When push.default is "simple" (the new default), running `git push` when in
adjusted/master won't push anything. It would with "matching". Pity. (I
continue to feel git picked the wrong default here.) Users may find that
surprising. Users of `git-annex sync` won't need to worry about it though.

[WORKTREE: push works as usual]

## acting on filtered-out files

If a file is filtered out due to not existing, there should be a way
for `git annex get` to get it. Since the filtered out file is not in the
index, that would not normally work. What to do?

Maybe instead of making a branch where the file is deleted, it would be
better to delete it from the work tree, but keep the branch as-is. Then
`git annex get` would see the file, as it's in the index. 

But, not maintaining an adjusted branch complicates other things. See
WORKTREE notes throughout this page. Overall, the WORKTREE approach seems
too problimatic.

Ah, but we know that when filter #2 is in place, any file that `git annex
get` could act on is not in the index. So, it could look at the master branch
instead. (Same for `git annex move --from` and `git annex copy --from`)

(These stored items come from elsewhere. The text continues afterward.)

### config.mk
export PLATFORM = sky130hd
export DESIGN_NAME = ifsb_top
export DESIGN_NICKNAME = d
export VERILOG_FILES = /design/src/ifsb_pkg.sv /design/src/ifsb_flag_word.sv /design/src/ifsb_top.sv
export VERILOG_INCLUDE_DIRS = /design/src
export SDC_FILE = /design/constraint.sdc
export NUM_CORES = 1
export LEC_CHECK = 0
export ABC_AREA = 1
export BUFFER_PORTS_ARGS = -buffer_cell sky130_fd_sc_hd__buf_2
export CORE_ASPECT_RATIO = 1.4
export CORE_MARGIN = 3
export CORE_UTILIZATION = 50
export CTS_CLUSTER_SIZE = 20
export DETAILED_ROUTE_END_ITERATION = 7
export PLACE_DENSITY = 0.85
export REMOVE_ABC_BUFFERS = 1
export SLEW_MARGIN = 30
export SYNTH_ARGS = -nofsm -noshare
export SYNTH_HDL_FRONTEND = slang
export SYNTH_SLANG_ARGS = --single-unit
### constraint.sdc
create_clock -name clk -period 1.14 [get_ports clk]
set_clock_uncertainty 0.05 [all_clocks]
set_input_delay 0.114 -clock clk [delete_from_list [all_inputs] [get_ports clk]]
set_output_delay 0.114 -clock clk [all_outputs]
set_load 0.005 [all_outputs]
### src/ifsb_params.svh
/*
 Constants of the interrupt flag status bank: register offsets on the
 APB slave, masks of implemented flag bits, reset value.
 Assumes inclusion by its bare name from the bank's design files.
*/
`ifndef IFSB_PARAMS_SVH
`define IFSB_PARAMS_SVH
`define IFSB_OFF_FLAG0 8'h00
`define IFSB_OFF_FLAG1 8'h04
`define IFSB_OFF_FLAG2 8'h08
`define IFSB_OFF_FLAG3 8'h0c
`define IFSB_OFF_EN0   8'h10
`define IFSB_OFF_EN1   8'h14
`define IFSB_OFF_EN2   8'h18
`define IFSB_OFF_EN3   8'h1c
`define IFSB_OFF_ACT   8'h20
`define IFSB_IMPL0     16'h0007
`define IFSB_IMPL1     16'hfffb
`define IFSB_IMPL2     16'hdfff
`define IFSB_IMPL3     16'h39ff
`define IFSB_RST       16'h0000
`endif

### src/ifsb_pkg.sv
/*
 Types of the interrupt flag status bank.
 Assumes nothing of its surroundings.
*/
package ifsb_pkg;
	typedef logic [15:0] ifsb_word_t;
	// Register selected by an APB address
	typedef enum {
		IFSB_SEL_NONE,
		IFSB_SEL_FLAG0,
		IFSB_SEL_FLAG1,
		IFSB_SEL_FLAG2,
		IFSB_SEL_FLAG3,
		IFSB_SEL_EN0,
		IFSB_SEL_EN1,
		IFSB_SEL_EN2,
		IFSB_SEL_EN3,
		IFSB_SEL_ACT
	} ifsb_sel_t;
endpackage

### src/ifsb_flag_word.sv
/*
 One 16-bit word of sticky interrupt flags.
 Assumes one-cycle request pulses synchronous to clk and a write
 strobe that lasts one cycle per bus write.
*/
`timescale 1ns/1ps
`include "ifsb_params.svh"
module ifsb_flag_word #(
	parameter logic [15:0] IMPL = 16'hffff
) (
	input  wire logic        clk,
	input  wire logic        resetn,
	input  wire logic        wr_en,
	input  wire logic [15:0] wr_data,
	input  wire logic [15:0] req,
	output logic      [15:0] flags
);
	ifsb_pkg::ifsb_word_t flag_reg;
	ifsb_pkg::ifsb_word_t flag_next;

	// Request ORed in after the write so a pulse never gets lost
	always_comb begin
		flag_next = flag_reg;
		if (wr_en) begin
			flag_next = wr_data;
		end
		flag_next = (flag_next | req) & IMPL;
	end

	always_ff @(posedge clk or negedge resetn) begin
		if (!resetn) begin
			flag_reg <= `IFSB_RST;
		end else begin
			flag_reg <= flag_next;
		end
	end

	assign flags = flag_reg;
endmodule

### src/ifsb_top.sv
/*
 Interrupt flag status bank: four flag words, four enable words and a
 read-only view of the enabled pending flags in bits 7-0 of each word, all on an APB slave, with one
 level interrupt toward the CPU.
 Assumes request pulses of one cycle, synchronous to clk, and an APB
 master on the same clock.
*/
// The placing of the registers and the APB register port are this design's own decisions.
`timescale 1ns/1ps
`include "ifsb_params.svh"
module ifsb_top (
	input  wire logic        clk,
	input  wire logic        resetn,
	// APB slave
	input  wire logic        psel,
	input  wire logic        penable,
	input  wire logic        pwrite,
	input  wire logic [7:0]  paddr,
	input  wire logic [31:0] pwdata,
	output logic      [31:0] prdata,
	output logic             pready,
	output logic             pslverr,
	// Word 0 sources
	input  wire logic        compare1_req,
	input  wire logic        capture1_req,
	input  wire logic        ext_pin0_req,
	// Word 1 sources
	input  wire logic        uart2_tx_req,
	input  wire logic        uart2_rx_req,
	input  wire logic        ext_pin2_req,
	input  wire logic        timer5_req,
	input  wire logic        timer4_req,
	input  wire logic        compare4_req,
	input  wire logic        compare3_req,
	input  wire logic        dma_ch2_done_req,
	input  wire logic        capture8_req,
	input  wire logic        capture7_req,
	input  wire logic        adc2_done_req,
	input  wire logic        ext_pin1_req,
	input  wire logic        pin_change_req,
	input  wire logic        i2c1_master_req,
	input  wire logic        i2c1_slave_req,
	// Word 2 sources
	input  wire logic        timer6_req,
	input  wire logic        dma_ch4_done_req,
	input  wire logic        compare8_req,
	input  wire logic        compare7_req,
	input  wire logic        compare6_req,
	input  wire logic        compare5_req,
	input  wire logic        capture6_req,
	input  wire logic        capture5_req,
	input  wire logic        capture4_req,
	input  wire logic        capture3_req,
	input  wire logic        dma_ch3_done_req,
	input  wire logic        can1_event_req,
	input  wire logic        can1_rx_ready_req,
	input  wire logic        spi2_event_req,
	input  wire logic        spi2_error_req,
	// Word 3 sources
	input  wire logic        dma_ch5_done_req,
	input  wire logic        codec_if_event_req,
	input  wire logic        codec_if_error_req,
	input  wire logic        can2_event_req,
	input  wire logic        can2_rx_ready_req,
	input  wire logic        ext_pin4_req,
	input  wire logic        ext_pin3_req,
	input  wire logic        timer9_req,
	input  wire logic        timer8_req,
	input  wire logic        i2c2_master_req,
	input  wire logic        i2c2_slave_req,
	input  wire logic        timer7_req,
	// Interrupt to the CPU
	output logic             irq_out
);
	localparam ifsb_pkg::ifsb_word_t IMPL [4] = '{
		`IFSB_IMPL0, `IFSB_IMPL1, `IFSB_IMPL2, `IFSB_IMPL3
	};

	ifsb_pkg::ifsb_word_t req_w   [4];
	ifsb_pkg::ifsb_word_t flag_w  [4];
	ifsb_pkg::ifsb_word_t act_w   [4];
	ifsb_pkg::ifsb_word_t en_reg  [4];
	ifsb_pkg::ifsb_word_t en_next [4];
	logic                 fwr     [4];
	logic [31:0]          prdata_reg;
	logic [31:0]          prdata_next;
	logic                 irq_reg;
	logic                 irq_next;
	ifsb_pkg::ifsb_sel_t  rsel;
	ifsb_pkg::ifsb_sel_t  wsel;
	logic                 rd_setup;
	logic                 wr_acc;

	// Address decode, shared by the read and write paths
	function automatic ifsb_pkg::ifsb_sel_t sel_of(
		input logic [7:0] a
	);
		case (a)
			`IFSB_OFF_FLAG0: sel_of = ifsb_pkg::IFSB_SEL_FLAG0;
			`IFSB_OFF_FLAG1: sel_of = ifsb_pkg::IFSB_SEL_FLAG1;
			`IFSB_OFF_FLAG2: sel_of = ifsb_pkg::IFSB_SEL_FLAG2;
			`IFSB_OFF_FLAG3: sel_of = ifsb_pkg::IFSB_SEL_FLAG3;
			`IFSB_OFF_EN0:   sel_of = ifsb_pkg::IFSB_SEL_EN0;
			`IFSB_OFF_EN1:   sel_of = ifsb_pkg::IFSB_SEL_EN1;
			`IFSB_OFF_EN2:   sel_of = ifsb_pkg::IFSB_SEL_EN2;
			`IFSB_OFF_EN3:   sel_of = ifsb_pkg::IFSB_SEL_EN3;
			`IFSB_OFF_ACT:   sel_of = ifsb_pkg::IFSB_SEL_ACT;
			default:         sel_of = ifsb_pkg::IFSB_SEL_NONE;
		endcase
	endfunction

	// Word 0: only the low three flags belong to this bank
	assign req_w[0] = {
		13'h0000,
		compare1_req,
		capture1_req,
		ext_pin0_req
	};

	// Word 1: bit 2 has no source and stays zero
	assign req_w[1] = {
		uart2_tx_req,
		uart2_rx_req,
		ext_pin2_req,
		timer5_req,
		timer4_req,
		compare4_req,
		compare3_req,
		dma_ch2_done_req,
		capture8_req,
		capture7_req,
		adc2_done_req,
		ext_pin1_req,
		pin_change_req,
		1'b0,
		i2c1_master_req,
		i2c1_slave_req
	};

	// Word 2: bit 13 has no source
	assign req_w[2] = {
		timer6_req,
		dma_ch4_done_req,
		1'b0,
		compare8_req,
		compare7_req,
		compare6_req,
		compare5_req,
		capture6_req,
		capture5_req,
		capture4_req,
		capture3_req,
		dma_ch3_done_req,
		can1_event_req,
		can1_rx_ready_req,
		spi2_event_req,
		spi2_error_req
	};

	// Word 3: bits 15-14 and 10-9 have no source
	assign req_w[3] = {
		2'b00,
		dma_ch5_done_req,
		codec_if_event_req,
		codec_if_error_req,
		2'b00,
		can2_event_req,
		can2_rx_ready_req,
		ext_pin4_req,
		ext_pin3_req,
		timer9_req,
		timer8_req,
		i2c2_master_req,
		i2c2_slave_req,
		timer7_req
	};

	// Bus phases; zero wait states since reads are fetched in setup
	assign rd_setup = psel && !penable && !pwrite;
	assign wr_acc   = psel && penable && pwrite;
	assign rsel     = sel_of(paddr);
	assign wsel     = rsel;
	assign pready   = 1'b1;
	assign pslverr  = psel && penable &&
		(rsel == ifsb_pkg::IFSB_SEL_NONE);

	// Write strobes toward the flag words
	always_comb begin
		for (int i = 0; i < 4; i++) begin
			fwr[i] = 1'b0;
		end
		if (wr_acc) begin
			case (wsel)
				ifsb_pkg::IFSB_SEL_FLAG0: fwr[0] = 1'b1;
				ifsb_pkg::IFSB_SEL_FLAG1: fwr[1] = 1'b1;
				ifsb_pkg::IFSB_SEL_FLAG2: fwr[2] = 1'b1;
				ifsb_pkg::IFSB_SEL_FLAG3: fwr[3] = 1'b1;
				default: ;
			endcase
		end
	end

	// Flag words; a request in the write cycle wins over the write
	for (genvar g = 0; g < 4; g++) begin : gen_word
		ifsb_flag_word #(
			.IMPL (IMPL[g])
		) u_word (
			.clk     (clk),
			.resetn  (resetn),
			.wr_en   (fwr[g]),
			.wr_data (pwdata[15:0]),
			.req     (req_w[g]),
			.flags   (flag_w[g])
		);
		assign act_w[g] = flag_w[g] & en_reg[g];
	end

	// Enable words, masked like the flags they gate
	always_comb begin
		for (int i = 0; i < 4; i++) begin
			en_next[i] = en_reg[i];
		end
		if (wr_acc) begin
			case (wsel)
				ifsb_pkg::IFSB_SEL_EN0:
					en_next[0] = pwdata[15:0] & IMPL[0];
				ifsb_pkg::IFSB_SEL_EN1:
					en_next[1] = pwdata[15:0] & IMPL[1];
				ifsb_pkg::IFSB_SEL_EN2:
					en_next[2] = pwdata[15:0] & IMPL[2];
				ifsb_pkg::IFSB_SEL_EN3:
					en_next[3] = pwdata[15:0] & IMPL[3];
				default: ;
			endcase
		end
	end

	always_ff @(posedge clk or negedge resetn) begin
		if (!resetn) begin
			for (int i = 0; i < 4; i++) begin
				en_reg[i] <= `IFSB_RST;
			end
		end else begin
			for (int i = 0; i < 4; i++) begin
				en_reg[i] <= en_next[i];
			end
		end
	end

	// Read data captured in setup so it comes from a flop
	always_comb begin
		prdata_next = prdata_reg;
		if (rd_setup) begin
			prdata_next = 32'h0000_0000;
			case (rsel)
				ifsb_pkg::IFSB_SEL_FLAG0:
					prdata_next[15:0] = flag_w[0];
				ifsb_pkg::IFSB_SEL_FLAG1:
					prdata_next[15:0] = flag_w[1];
				ifsb_pkg::IFSB_SEL_FLAG2:
					prdata_next[15:0] = flag_w[2];
				ifsb_pkg::IFSB_SEL_FLAG3:
					prdata_next[15:0] = flag_w[3];
				ifsb_pkg::IFSB_SEL_EN0:
					prdata_next[15:0] = en_reg[0];
				ifsb_pkg::IFSB_SEL_EN1:
					prdata_next[15:0] = en_reg[1];
				ifsb_pkg::IFSB_SEL_EN2:
					prdata_next[15:0] = en_reg[2];
				ifsb_pkg::IFSB_SEL_EN3:
					prdata_next[15:0] = en_reg[3];
				ifsb_pkg::IFSB_SEL_ACT:
					prdata_next = {
						act_w[3][7:0], act_w[2][7:0],
						act_w[1][7:0], act_w[0][7:0]
					};
				default: ;
			endcase
		end
	end

	// Interrupt level registered to keep a glitch-free CPU input
	always_comb begin
		irq_next = (|act_w[0]) || (|act_w[1]) ||
			(|act_w[2]) || (|act_w[3]);
	end

	always_ff @(posedge clk or negedge resetn) begin
		if (!resetn) begin
			prdata_reg <= 32'h0000_0000;
			irq_reg    <= 1'b0;
		end else begin
			prdata_reg <= prdata_next;
			irq_reg    <= irq_next;
		end
	end

	assign prdata  = prdata_reg;
	assign irq_out = irq_reg;
endmodule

OTOH, if filter #1 is in place and not #2, a file might be renamed in the
index, and `git annex get $newname` should work. So, it should look at the
index in that case.

## problems

Using `git checkout` when in an adjusted branch is problimatic, because a
non-adjusted branch would then be checked out. But, we can just say, if
you want to get into an adjusted branch, you have to run some command.
Or, could make a post-checkout hook.

Tags are bit of a problem. If the user tags an ajusted branch, the tag
includes the local adjustments.  
[WORKTREE: not a problem]

If the user refers to commit shas (in, eg commit messages), those won't be
visible to anyone else.  
[WORKTREE: not a problem]

When a pull modifies a file, its content won't be available, and so it
would be hidden temporarily by filter #2. So the file would seem to vanish,
and come back later, which could be confusing. Could be fixed as discussed
in [[todo/deferred_update_mode]]. Arguably, it's just as confusing for the
file to remain visible but have its content temporarily replaced with a
annex pointer.

## integration with view branches

Entering a view from an adjusted branch should probably carry the filtering
over into the creation/updating of the view branch.

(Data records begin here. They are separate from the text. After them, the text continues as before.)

==> src/hw/gsf_pin_decode.sv <==
// One pin: mode decode into input-mode flag and active-level detect
`timescale 1ns/100ps
module gsf_pin_decode
  import gsf_pkg::*;
(
  // Mode and sampled level
  input  wire logic [1:0] mode_in,
  input  wire logic       level_in,
  // Decoded results
  output logic            is_input_out,
  output logic            active_out
);
  gsf_mode_t mode;
  assign mode         = gsf_mode_t'(mode_in);
  assign is_input_out = (mode == GSF_MODE_IN_LOW) ||
                        (mode == GSF_MODE_IN_HIGH);
  // Active level: high when active-high, low when active-low
  assign active_out   = is_input_out &&
                        (level_in == (mode == GSF_MODE_IN_HIGH));
endmodule
## config.mk

```make
export PLATFORM = sky130hd
export DESIGN_NAME = low_power_mode_sequencer
export DESIGN_NICKNAME = d
export VERILOG_FILES = /design/src/lpm_pkg.sv /design/src/ext_irq_edge.sv /design/src/frame_strobe_gen.sv /design/src/low_power_mode_sequencer.sv
export SDC_FILE = /design/constraint.sdc
export NUM_CORES = 1
export LEC_CHECK = 0
export ABC_AREA = 0
export BUFFER_PORTS_ARGS = -buffer_cell sky130_fd_sc_hd__buf_2
export CAP_MARGIN = 20
export CELL_PAD_IN_SITES_DETAIL_PLACEMENT = 1
export CELL_PAD_IN_SITES_GLOBAL_PLACEMENT = 1
export CORE_UTILIZATION = 41
export DETAILED_ROUTE_END_ITERATION = 16
export PLACE_DENSITY_LB_ADDON = 0.2
export SLEW_MARGIN = 20
export SYNTH_ARGS = -nofsm -noshare
export SYNTH_HDL_FRONTEND = slang
export SYNTH_SLANG_ARGS = --single-unit
export TNS_END_PERCENT = 30
```

## constraint.sdc

```tcl
create_clock -name core_clk -period 6.6 [get_ports core_clk]
set_clock_uncertainty 0.05 [all_clocks]
set_input_delay 1.32 -clock core_clk [delete_from_list [all_inputs] [get_ports core_clk]]
set_output_delay 1.32 -clock core_clk [all_outputs]
set_load 0.05 [all_outputs]
```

Could go a step further, and implement view branches as another branch
adjusting filter, albeit an extreme one. This might improve view branches.
For example, it's not currently possible to update a view branch with
changes fetched from a remote, and this could get us there.

This would need the reverse filter to be able to change metadata.

[WORKTREE: Wouldn't be able to integrate, unless view branches are changed
into adjusted view worktrees.]

## filter interface

Distilling all of the above, the filter interface needs to be something
like this, at its most simple:

	data Filter = UnlockFilter | HideMissingFilter | UnlockHideMissingFilter

	getFilter :: Annex Filter

	setFilter :: Filter -> Annex ()

	data FilterAction
		= UnchangedFile FilePath
		| UnlockFile FilePath
		| HideFile FilePath

	data FileInfo = FileInfo
		{ originalBranchFile :: FileStatus
		, isContentPresent :: Bool
		}

	data FileStatus = IsAnnexSymlink | IsAnnexPointer
		deriving (Eq)

	filterAction :: Filter -> FilePath -> FileInfo -> FilterAction
	filterAction UnlockFilter f fi
		| originalBranchFile fi == IsAnnexSymlink = UnlockFile f
	filterAction HideMissingFilter f fi
		| not (isContentPresent fi) = HideFile f
	filterAction UnlockHideMissingFilter f fi
		| not (isContentPresent fi) = HideFile f
		| otherwise = filterAction UnlockFilter f fi
	filterAction _ f _ = UnchangedFile f

	filteredCommit :: Filter -> Git.Commit -> Git.Commit

	-- Generate a version of the commit made on the filter branch
	-- with the filtering of modified files reversed.
	unfilteredCommit :: Filter -> Git.Commit -> Git.Commit

## TODOs

* Need a better command-line interface than `git annex adjust`,
  that allows picking adjustments.
* Interface in webapp to enable adjustments.
* Entering an adjusted branch can race with commits to the current branch,
  and so the assistant should not be running, or at least should have
  commits disabled when entering it.
* When the adjusted branch unlocks files, behave as if annex.addunlocked is
  set, so git annex add will add files unlocked.